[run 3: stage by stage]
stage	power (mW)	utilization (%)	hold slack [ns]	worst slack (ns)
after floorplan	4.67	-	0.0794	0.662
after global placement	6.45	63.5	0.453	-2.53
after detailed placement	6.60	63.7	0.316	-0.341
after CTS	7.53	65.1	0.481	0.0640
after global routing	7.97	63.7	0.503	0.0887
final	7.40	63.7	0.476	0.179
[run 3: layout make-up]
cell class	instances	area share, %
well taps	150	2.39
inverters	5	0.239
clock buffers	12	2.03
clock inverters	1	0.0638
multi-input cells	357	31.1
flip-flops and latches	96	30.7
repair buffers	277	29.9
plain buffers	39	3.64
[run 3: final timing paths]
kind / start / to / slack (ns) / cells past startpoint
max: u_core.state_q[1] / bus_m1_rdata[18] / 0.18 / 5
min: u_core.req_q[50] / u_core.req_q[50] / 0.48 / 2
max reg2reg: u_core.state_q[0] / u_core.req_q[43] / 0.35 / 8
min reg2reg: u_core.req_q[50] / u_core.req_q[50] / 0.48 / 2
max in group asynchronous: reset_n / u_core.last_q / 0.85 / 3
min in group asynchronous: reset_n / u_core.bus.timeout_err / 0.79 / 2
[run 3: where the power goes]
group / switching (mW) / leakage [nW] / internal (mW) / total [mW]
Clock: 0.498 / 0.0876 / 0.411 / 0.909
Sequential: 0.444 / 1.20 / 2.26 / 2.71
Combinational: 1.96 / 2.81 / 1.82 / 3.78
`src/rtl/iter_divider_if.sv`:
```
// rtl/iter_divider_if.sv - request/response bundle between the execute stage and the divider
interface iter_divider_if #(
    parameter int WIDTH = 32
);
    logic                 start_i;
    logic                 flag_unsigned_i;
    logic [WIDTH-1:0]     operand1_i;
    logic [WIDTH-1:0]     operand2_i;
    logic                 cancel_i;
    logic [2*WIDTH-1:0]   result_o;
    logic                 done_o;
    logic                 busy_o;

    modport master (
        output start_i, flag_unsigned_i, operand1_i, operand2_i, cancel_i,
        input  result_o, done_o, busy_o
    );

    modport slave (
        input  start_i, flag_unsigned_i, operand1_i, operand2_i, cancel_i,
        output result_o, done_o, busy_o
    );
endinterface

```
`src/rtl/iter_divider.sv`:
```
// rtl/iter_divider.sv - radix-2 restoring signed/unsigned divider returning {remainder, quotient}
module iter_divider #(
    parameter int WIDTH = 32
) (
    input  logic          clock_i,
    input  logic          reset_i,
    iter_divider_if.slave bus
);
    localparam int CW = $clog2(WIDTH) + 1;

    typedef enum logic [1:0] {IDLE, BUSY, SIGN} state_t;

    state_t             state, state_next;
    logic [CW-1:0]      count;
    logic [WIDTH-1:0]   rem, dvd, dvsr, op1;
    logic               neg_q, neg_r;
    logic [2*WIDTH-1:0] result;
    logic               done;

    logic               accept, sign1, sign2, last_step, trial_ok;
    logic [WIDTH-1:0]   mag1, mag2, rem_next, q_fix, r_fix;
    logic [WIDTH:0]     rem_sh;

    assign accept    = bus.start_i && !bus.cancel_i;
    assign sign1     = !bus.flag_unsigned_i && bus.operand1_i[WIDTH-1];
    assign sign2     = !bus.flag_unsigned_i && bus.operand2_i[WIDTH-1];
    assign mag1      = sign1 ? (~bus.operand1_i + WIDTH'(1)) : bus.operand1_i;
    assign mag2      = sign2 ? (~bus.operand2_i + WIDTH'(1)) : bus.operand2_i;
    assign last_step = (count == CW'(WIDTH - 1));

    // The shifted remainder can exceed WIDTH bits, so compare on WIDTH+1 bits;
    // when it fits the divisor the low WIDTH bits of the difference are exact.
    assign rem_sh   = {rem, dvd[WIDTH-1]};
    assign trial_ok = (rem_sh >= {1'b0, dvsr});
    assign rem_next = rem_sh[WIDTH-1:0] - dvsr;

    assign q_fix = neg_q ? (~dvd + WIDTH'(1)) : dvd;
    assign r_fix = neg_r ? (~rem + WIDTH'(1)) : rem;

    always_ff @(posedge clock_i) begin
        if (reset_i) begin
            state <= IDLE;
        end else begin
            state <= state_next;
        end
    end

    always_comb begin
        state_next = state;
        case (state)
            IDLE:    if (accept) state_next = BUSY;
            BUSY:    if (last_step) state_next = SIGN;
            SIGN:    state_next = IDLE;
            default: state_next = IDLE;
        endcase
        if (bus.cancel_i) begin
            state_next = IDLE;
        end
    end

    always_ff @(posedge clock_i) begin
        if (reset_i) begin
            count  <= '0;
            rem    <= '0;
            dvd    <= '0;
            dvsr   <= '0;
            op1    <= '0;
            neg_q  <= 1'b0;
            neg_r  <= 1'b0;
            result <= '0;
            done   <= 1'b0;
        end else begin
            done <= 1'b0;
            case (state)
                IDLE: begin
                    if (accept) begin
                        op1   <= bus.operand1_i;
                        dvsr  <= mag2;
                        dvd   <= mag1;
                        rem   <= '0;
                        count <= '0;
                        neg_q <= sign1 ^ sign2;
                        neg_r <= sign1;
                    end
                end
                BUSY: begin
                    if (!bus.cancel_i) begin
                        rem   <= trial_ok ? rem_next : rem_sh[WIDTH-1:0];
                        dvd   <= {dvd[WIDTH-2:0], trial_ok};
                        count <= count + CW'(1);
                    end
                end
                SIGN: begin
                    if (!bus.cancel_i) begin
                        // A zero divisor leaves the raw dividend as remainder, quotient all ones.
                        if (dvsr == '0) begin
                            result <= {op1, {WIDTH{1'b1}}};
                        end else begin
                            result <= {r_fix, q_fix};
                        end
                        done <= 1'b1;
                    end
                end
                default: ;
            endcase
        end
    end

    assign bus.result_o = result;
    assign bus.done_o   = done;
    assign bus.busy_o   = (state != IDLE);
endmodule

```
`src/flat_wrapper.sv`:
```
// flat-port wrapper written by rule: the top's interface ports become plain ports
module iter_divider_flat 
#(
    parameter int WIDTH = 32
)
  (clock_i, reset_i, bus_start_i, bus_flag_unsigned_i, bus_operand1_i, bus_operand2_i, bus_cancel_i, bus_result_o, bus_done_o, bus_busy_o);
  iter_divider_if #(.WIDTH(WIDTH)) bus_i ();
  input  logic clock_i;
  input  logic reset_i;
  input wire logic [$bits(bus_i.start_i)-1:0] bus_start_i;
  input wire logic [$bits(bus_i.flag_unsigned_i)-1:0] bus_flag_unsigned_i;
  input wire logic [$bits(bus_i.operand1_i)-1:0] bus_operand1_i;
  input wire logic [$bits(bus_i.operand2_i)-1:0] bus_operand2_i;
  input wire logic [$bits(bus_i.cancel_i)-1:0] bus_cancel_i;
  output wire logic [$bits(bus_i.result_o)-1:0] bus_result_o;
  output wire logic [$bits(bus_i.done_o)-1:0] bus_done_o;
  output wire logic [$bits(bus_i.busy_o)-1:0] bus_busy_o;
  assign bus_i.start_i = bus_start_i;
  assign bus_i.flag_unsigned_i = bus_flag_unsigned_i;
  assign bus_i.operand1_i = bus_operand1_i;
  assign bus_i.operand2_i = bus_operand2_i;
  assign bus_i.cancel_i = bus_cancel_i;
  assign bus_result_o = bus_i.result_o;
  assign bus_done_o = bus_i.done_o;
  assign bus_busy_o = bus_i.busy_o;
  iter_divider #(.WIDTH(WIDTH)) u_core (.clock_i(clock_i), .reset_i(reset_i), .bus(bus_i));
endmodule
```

________________

Please give the number of lines above that contain "global", without any other words.

2